Il Consiglio Nazionale delle Ricerche, nel quale lavoro ormai da oltre 37 anni, costituisce com’è noto il principale ente pubblico di ricerca italiano. Nonostante finanziamenti insufficienti e attenzione non sempre adeguata da parte della classe politica, il Cnr è attivo in praticamente tutte le branche del sapere e ha ottenuto, nel corso dei suoi ormai quasi cento anni di vita, risultati più che lusinghieri. Il fatto di essere assoggettato a una classe politica che non è mai stata eccellente ma è peggiorata in modo sempre più sconfortante negli ultimi decenni, fino all’attuale governo dei sedicenti migliori, rappresenta tuttavia una pesante ipoteca sulla produttività scientifica del maggiore ente di ricerca italiano, che potrebbe, se adeguatamente sostenuto in termini di finanziamenti e lasciato libero di auto-organizzarsi, conseguire successi ancora maggiori.
La pandemia ha evidenziato l’urgente necessità di disporre di scienziati autorevoli e liberi, in grado di orientare le scelte sociali e anche i comportamenti individuali. E di finanziarne adeguatamente le attività, per poter disporre, tanto per fare un esempio, di quei vaccini che siamo costretti a elemosinare e pagare a caro prezzo a multinazionali per nulla sensibili al bene pubblico ma animate solo da sfrenate e antisociali voluttà di profitto. Identica esigenza nasce dalle sfide poste dal degrado ambientale, dal cambiamento climatico a molti altri aspetti. Anziché constatare un rapporto sinergico e proficuo tra buona scienza e buona politica abbiamo assistito, specie da un anno a questa parte, sempre più sgomenti e sbigottiti, al fenomeno opposto. La smania di protagonismo dei politicanti più mediocri sembra aver contagiato anche taluni scienziati, le cui baruffe chiozzotte sono purtroppo imperversate sui media, di fronte un’opinione pubblica sconcertata e disorientata. E non solo per colpa degli aspetti oggettivamente problematici e incogniti delle nuove pandemie in corso.
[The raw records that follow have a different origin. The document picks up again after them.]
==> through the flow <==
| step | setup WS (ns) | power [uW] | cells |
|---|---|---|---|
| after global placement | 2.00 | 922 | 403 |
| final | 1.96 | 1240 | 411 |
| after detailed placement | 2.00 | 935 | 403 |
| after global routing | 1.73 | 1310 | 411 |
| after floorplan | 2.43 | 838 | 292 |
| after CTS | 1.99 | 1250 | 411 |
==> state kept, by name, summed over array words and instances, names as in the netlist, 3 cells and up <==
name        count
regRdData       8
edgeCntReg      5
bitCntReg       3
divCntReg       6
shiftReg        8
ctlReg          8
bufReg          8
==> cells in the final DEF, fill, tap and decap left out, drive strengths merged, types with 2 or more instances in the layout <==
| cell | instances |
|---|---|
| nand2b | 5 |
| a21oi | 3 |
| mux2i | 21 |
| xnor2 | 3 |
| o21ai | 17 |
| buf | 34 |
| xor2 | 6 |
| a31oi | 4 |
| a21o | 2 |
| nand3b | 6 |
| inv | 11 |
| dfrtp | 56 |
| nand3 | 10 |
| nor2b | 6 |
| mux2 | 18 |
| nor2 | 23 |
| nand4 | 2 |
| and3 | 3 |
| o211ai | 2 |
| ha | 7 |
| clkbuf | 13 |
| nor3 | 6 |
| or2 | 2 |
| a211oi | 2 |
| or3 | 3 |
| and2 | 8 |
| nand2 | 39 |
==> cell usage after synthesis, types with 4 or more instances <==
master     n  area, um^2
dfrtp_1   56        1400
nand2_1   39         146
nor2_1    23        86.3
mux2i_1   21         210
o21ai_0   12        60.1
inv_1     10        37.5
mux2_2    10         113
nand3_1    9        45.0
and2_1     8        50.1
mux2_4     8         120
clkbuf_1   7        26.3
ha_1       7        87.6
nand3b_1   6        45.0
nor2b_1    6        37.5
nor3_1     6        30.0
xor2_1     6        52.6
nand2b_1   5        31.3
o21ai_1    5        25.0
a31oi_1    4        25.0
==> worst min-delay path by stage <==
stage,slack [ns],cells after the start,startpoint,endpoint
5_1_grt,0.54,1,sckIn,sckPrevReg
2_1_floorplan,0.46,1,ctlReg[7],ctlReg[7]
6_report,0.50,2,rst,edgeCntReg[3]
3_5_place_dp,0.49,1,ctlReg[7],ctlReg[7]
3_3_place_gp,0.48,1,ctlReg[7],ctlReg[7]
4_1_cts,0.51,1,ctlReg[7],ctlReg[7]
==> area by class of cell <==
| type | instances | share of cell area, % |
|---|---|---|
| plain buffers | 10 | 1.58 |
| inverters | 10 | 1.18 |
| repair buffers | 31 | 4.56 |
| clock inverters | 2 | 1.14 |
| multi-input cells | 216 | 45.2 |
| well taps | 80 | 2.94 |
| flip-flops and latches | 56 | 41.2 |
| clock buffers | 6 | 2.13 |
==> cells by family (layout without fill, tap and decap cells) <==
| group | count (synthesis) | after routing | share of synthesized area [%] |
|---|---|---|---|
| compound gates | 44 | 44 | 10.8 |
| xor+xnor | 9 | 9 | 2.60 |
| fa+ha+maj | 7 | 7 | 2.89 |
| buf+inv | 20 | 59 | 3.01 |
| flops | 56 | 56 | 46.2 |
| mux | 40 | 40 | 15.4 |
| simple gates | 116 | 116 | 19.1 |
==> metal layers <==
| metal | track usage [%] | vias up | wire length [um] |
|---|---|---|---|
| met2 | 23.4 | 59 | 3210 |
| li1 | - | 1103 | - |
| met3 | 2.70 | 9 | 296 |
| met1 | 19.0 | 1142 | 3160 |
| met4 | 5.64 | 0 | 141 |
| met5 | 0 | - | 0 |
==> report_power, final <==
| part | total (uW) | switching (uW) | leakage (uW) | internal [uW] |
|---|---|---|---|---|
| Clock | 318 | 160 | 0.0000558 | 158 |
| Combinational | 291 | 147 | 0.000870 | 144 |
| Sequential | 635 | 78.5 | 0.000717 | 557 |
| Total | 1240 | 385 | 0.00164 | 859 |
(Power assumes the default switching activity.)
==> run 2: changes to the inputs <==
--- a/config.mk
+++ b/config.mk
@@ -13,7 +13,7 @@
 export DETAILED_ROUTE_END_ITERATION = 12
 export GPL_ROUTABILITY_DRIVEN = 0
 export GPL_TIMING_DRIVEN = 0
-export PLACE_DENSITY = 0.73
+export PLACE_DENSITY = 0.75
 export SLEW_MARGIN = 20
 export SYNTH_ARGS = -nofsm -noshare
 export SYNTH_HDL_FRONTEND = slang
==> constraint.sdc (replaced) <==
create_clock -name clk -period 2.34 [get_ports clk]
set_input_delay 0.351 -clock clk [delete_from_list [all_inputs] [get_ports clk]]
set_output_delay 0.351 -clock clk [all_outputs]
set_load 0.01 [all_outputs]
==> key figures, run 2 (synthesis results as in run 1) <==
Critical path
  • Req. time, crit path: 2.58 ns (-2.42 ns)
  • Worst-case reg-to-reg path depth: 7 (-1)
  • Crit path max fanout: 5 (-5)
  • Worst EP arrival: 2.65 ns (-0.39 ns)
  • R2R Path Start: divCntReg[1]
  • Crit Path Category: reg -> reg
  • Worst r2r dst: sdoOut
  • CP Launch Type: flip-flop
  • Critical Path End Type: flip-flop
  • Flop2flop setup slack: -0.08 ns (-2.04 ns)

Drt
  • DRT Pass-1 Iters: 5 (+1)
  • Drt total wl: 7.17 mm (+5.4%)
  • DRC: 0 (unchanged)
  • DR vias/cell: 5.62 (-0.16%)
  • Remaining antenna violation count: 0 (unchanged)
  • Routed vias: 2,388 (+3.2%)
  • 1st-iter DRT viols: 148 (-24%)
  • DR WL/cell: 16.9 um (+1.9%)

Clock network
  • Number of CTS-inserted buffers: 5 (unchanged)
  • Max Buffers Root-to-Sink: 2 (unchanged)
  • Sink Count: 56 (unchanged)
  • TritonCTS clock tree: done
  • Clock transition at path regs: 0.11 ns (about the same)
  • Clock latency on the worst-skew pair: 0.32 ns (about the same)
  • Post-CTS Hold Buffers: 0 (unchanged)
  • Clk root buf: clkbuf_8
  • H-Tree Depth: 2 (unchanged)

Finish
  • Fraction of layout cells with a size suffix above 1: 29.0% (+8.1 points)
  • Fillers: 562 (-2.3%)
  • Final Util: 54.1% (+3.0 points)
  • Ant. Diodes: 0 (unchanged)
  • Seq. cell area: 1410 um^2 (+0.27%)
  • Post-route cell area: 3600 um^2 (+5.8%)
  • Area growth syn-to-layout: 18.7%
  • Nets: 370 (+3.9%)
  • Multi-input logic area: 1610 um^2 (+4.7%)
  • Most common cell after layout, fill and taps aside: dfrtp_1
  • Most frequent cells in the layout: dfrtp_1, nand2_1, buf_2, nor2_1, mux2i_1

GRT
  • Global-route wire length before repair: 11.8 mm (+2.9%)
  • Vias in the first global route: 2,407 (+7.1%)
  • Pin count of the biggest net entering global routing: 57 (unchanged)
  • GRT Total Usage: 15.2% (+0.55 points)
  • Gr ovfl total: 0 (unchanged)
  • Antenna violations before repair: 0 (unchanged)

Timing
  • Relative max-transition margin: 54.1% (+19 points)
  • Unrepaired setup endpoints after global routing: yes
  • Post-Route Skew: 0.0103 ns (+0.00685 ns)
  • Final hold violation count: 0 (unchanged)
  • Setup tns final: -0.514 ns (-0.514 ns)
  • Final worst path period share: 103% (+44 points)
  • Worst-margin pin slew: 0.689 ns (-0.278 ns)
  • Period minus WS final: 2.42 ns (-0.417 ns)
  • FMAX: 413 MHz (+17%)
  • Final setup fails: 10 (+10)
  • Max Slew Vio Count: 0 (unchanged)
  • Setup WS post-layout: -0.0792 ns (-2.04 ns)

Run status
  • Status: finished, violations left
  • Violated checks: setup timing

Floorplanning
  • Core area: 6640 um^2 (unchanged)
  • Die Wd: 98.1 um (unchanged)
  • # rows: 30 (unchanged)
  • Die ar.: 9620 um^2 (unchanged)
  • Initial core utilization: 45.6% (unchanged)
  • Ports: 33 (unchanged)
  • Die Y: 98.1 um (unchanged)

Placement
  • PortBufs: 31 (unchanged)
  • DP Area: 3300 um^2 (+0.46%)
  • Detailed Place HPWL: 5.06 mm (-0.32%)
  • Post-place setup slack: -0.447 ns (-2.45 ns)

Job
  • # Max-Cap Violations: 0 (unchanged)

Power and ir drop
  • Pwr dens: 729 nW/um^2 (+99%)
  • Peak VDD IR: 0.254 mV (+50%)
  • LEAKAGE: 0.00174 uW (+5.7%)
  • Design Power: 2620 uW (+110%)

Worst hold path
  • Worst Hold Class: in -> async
La scienza italiana, ricca di tradizioni importanti, è oggi umiliata dalla politica e sotto botta, e non riesce pertanto a dare al Paese il contributo che pure potrebbe dare se fosse messa in condizioni più propizie. Il tema del mancato autogoverno del Cnr è al riguardo più che significativo. Mentre altri enti minori contano da qualche tempo su organismi dirigenti che sono in misura crescente espressione della propria comunità scientifica, nel Cnr si è riusciti solamente, e solo pochi anni fa, ad ottenere che uno, e solo uno, dei cinque componenti del Consiglio di amministrazione fosse scelto dal personale.
L’autogoverno è necessario e urgente per consentire invece alle potenzialità della scienza e della ricerca di realizzarsi pienamente, a stretto contatto colle esigenze sociali, soprattutto nell’attuale momento di crisi e di sconcerto. Sono necessari rivolgimenti epocali per uscire dal vicolo cieco dell’ancien régime che ci sta portando allo sfascio totale, e solo una scienza autonoma ed autogovernata può contribuire a questo scopo fondamentale.
Anche la gestione dei cospicui fondi in arrivo per il programma europeo Next generation EU avviene sotto l’egida di una classe politica attenta solo ai propri interessi e che, anziché valorizzare le strutture esistenti, rischia di dedicarsi a far proliferare, come in altre occasioni anche recenti, nuovi centri di spesa e di attività da cui evidentemente è convinta di poter trarre un maggiore giovamento nei tempi brevissimi che le sono propri, con tanti saluti alle generazioni future. Mentre si protrae da tempo, con ritardi inspiegabili, la procedura di nomina del nuovo presidente. Una situazione intollerabile di fronte alla quale i ricercatori e le ricercatrici dell’ente stanno insorgendo per chiedere sia finalmente attuato l’autogoverno. In questo senso la petizione che ha già raccolto oltre tremila firme.
E’ interesse comune che il nuovo (o la nuova) presidente del Cnr non sia personaggio subalterno alla politica partitica. Per questo motivo, pur consapevole dei suoi limiti, ma per nulla timoroso di fronte alle responsabilità, il sottoscritto ha avanzato la sua candidatura. E non ritengo di essere stato il solo. Non si tratta ovviamente di improbabili carriere individuali, ma di far avanzare l’interesse collettivo, della comunità scientifica e del Paese nel suo complesso, a un Cnr prospero, solido ed autogovernato. Sono molte, in questo senso, le professionalità che possono essere valorizzate nell’ottica dell’autonomia.